Adsorption of ibuprofen from wastewater using activated carbon and graphene oxide embedded chitosan-PVA: equilibrium, kinetics, and thermodynamics and optimization with central composite design

Sahin O. I., Saygi-Yalcin B., Saloglu D.

DESALINATION AND WATER TREATMENT, vol.179, pp.396-417, 2020 (SCI-Expanded) identifier identifier

  • Publication Type: Article / Article
  • Volume: 179
  • Publication Date: 2020
  • Doi Number: 10.5004/dwt.2020.25027
  • Journal Indexes: Science Citation Index Expanded (SCI-EXPANDED), Scopus, Agricultural & Environmental Science Database, Aqualine, Aquatic Science & Fisheries Abstracts (ASFA), Biotechnology Research Abstracts, CAB Abstracts, Environment Index, Geobase, Pollution Abstracts, Veterinary Science Database, Civil Engineering Abstracts
  • Page Numbers: pp.396-417
  • Keywords: Adsorption, Activated carbon, Kinetics, Thermodynamics, Pharmaceuticals, Central composite design, SEWAGE-TREATMENT PLANTS, PERSONAL CARE PRODUCTS, ENDOCRINE-DISRUPTOR, REMOVAL, PHARMACEUTICALS, DRUGS, SUBSTANCES, ADSORBENT, PROGRESS, MODELS
  • Istanbul Technical University Affiliated: No


In the presented study, the feasibility of using activated carbon and graphene oxide embedded chitosan-poly (vinyl alcohol) (AC/CS-PVA and GO/CS-PVA) biocomposites as adsorbents for removal of ibuprofen from wastewater. The point of zero charge values, effect of AC and GO content in the biocomposites, optimum amount of biocomposites, optimum pH and ibuprofen concentration were considered.
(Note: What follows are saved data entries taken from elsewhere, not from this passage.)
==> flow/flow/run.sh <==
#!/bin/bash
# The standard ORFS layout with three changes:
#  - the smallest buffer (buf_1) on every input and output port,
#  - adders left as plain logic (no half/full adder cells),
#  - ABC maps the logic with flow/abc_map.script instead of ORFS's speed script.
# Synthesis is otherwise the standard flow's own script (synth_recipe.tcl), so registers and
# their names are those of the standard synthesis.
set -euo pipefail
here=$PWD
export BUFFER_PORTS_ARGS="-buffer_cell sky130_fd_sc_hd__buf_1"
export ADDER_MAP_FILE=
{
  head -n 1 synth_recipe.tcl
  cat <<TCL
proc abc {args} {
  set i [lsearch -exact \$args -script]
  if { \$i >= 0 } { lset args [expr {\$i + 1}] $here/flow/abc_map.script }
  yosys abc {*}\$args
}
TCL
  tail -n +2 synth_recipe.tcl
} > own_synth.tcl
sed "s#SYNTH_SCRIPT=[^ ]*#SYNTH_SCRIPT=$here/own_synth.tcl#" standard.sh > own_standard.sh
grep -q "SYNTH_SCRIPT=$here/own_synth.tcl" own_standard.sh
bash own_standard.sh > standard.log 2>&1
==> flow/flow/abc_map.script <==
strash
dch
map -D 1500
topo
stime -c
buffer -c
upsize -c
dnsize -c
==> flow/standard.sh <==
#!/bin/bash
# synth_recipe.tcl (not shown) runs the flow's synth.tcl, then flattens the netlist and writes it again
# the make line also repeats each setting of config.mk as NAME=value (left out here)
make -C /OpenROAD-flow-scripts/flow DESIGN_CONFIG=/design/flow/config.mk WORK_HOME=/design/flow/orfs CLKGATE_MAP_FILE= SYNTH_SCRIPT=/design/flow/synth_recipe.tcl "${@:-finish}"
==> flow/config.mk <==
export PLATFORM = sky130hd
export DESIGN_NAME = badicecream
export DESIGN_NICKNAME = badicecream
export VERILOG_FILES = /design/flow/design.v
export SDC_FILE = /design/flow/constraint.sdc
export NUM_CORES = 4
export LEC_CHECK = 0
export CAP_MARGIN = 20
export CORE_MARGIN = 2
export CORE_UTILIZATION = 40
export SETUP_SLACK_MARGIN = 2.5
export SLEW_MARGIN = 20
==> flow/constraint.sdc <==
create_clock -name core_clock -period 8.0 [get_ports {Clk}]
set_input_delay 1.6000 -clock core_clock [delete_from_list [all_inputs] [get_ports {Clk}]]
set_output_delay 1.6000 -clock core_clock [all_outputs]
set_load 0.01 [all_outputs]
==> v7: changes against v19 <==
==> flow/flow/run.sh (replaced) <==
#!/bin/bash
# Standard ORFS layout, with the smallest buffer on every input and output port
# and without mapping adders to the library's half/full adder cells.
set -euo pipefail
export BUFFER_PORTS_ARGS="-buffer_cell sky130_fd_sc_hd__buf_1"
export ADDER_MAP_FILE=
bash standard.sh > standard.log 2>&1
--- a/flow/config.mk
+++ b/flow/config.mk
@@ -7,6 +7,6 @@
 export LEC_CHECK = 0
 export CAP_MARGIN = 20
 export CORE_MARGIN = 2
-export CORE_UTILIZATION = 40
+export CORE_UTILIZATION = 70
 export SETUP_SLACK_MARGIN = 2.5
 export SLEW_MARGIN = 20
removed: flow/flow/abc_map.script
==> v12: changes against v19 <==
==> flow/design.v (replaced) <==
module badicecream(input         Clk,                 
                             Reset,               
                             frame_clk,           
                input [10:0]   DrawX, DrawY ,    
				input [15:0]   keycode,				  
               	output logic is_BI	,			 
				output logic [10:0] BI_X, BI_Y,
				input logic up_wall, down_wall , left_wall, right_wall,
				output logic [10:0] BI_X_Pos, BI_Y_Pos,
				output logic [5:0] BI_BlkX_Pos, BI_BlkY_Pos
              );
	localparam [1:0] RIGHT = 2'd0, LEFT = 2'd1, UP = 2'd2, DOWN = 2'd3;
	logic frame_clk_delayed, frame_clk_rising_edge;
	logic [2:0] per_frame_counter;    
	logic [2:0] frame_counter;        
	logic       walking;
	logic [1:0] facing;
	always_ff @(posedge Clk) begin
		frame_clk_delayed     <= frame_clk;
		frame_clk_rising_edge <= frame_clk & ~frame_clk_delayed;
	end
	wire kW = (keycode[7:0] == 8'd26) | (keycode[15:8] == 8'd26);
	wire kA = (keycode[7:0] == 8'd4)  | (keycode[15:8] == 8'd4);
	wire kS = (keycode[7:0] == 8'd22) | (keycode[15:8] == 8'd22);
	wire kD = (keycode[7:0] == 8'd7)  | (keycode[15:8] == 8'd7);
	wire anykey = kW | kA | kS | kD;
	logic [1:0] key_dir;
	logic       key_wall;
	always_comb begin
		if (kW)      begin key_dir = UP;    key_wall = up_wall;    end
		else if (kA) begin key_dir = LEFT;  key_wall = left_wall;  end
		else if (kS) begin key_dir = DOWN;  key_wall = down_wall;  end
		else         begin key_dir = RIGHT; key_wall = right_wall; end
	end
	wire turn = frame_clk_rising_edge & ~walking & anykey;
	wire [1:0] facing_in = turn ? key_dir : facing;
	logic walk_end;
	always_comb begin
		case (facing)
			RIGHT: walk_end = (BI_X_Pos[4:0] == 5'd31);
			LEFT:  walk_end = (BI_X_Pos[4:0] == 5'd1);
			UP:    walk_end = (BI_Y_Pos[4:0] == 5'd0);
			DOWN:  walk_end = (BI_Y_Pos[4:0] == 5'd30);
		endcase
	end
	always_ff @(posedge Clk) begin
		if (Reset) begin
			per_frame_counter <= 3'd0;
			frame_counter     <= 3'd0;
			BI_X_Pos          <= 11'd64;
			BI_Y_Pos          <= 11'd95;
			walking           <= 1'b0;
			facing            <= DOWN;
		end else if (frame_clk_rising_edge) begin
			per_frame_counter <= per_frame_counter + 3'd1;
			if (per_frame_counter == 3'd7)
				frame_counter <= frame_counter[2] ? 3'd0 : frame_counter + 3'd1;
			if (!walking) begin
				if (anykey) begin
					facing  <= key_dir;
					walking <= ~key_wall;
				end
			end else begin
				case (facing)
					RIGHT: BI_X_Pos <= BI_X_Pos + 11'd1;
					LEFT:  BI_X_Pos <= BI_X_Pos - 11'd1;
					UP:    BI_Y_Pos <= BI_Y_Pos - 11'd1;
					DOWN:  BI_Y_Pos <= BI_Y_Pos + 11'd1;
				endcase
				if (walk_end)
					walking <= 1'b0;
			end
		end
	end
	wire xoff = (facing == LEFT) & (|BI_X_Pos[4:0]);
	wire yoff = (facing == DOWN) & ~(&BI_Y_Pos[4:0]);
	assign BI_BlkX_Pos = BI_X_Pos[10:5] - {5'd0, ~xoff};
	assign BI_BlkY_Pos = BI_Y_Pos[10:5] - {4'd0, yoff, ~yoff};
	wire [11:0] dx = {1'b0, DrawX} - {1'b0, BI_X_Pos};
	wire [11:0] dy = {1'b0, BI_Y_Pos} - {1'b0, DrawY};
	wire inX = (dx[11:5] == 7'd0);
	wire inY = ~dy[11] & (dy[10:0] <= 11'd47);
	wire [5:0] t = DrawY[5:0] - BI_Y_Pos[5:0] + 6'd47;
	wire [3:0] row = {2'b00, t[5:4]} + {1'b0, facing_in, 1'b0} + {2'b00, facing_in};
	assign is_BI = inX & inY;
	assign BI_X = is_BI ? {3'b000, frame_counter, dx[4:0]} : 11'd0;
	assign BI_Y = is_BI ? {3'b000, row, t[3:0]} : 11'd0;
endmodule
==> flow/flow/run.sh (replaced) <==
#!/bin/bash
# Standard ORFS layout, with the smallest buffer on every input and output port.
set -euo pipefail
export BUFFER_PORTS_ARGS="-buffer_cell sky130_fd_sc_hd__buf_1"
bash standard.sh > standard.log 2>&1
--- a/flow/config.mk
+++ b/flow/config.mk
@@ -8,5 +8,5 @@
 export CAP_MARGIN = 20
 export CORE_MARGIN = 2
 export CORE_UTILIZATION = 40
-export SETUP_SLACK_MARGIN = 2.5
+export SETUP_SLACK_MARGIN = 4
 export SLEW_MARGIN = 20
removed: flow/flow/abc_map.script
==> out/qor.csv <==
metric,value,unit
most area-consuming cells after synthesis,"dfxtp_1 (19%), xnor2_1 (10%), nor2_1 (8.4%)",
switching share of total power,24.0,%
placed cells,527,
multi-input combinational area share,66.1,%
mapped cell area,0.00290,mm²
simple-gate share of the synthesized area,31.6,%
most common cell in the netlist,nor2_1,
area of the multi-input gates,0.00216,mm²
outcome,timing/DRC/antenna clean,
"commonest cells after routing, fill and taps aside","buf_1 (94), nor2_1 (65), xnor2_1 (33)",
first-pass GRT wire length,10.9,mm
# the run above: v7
When AC and GO were embedded into CS-PVA polymer network, the ibuprofen removal performance increased from 11% to 83% and 94%, respectively. Adsorption isotherms were described by Langmuir, Freundlich, Dubinin-Radushkevich (D-R), Temkin, Halsey, Jovanovic, Elovich, and Harkins-Jura isotherm models. Freundlich, Temkin, Halsey, Elovich, and Harkins-Jura models were fitted to the adsorption better than Langmuir, D-R, and Jovanovic models. Adsorption kinetics was investigated by pseudo-first order, pseudo-second order, Elovich, Weber-Morris, and Bangham models and ibuprofen adsorption onto biocomposites represented by pseudo-second order kinetic model. The thermodynamic parameter, Delta H degrees, Delta S degrees, and Delta G degrees, values were determined and the enthalpy of ibuprofen adsorption was found positive supporting the endothermic nature of pharmaceutical pollutant adsorption. The influence of various operating variables and optimum process conditions for the ibuprofen adsorption was investigated using central composite design.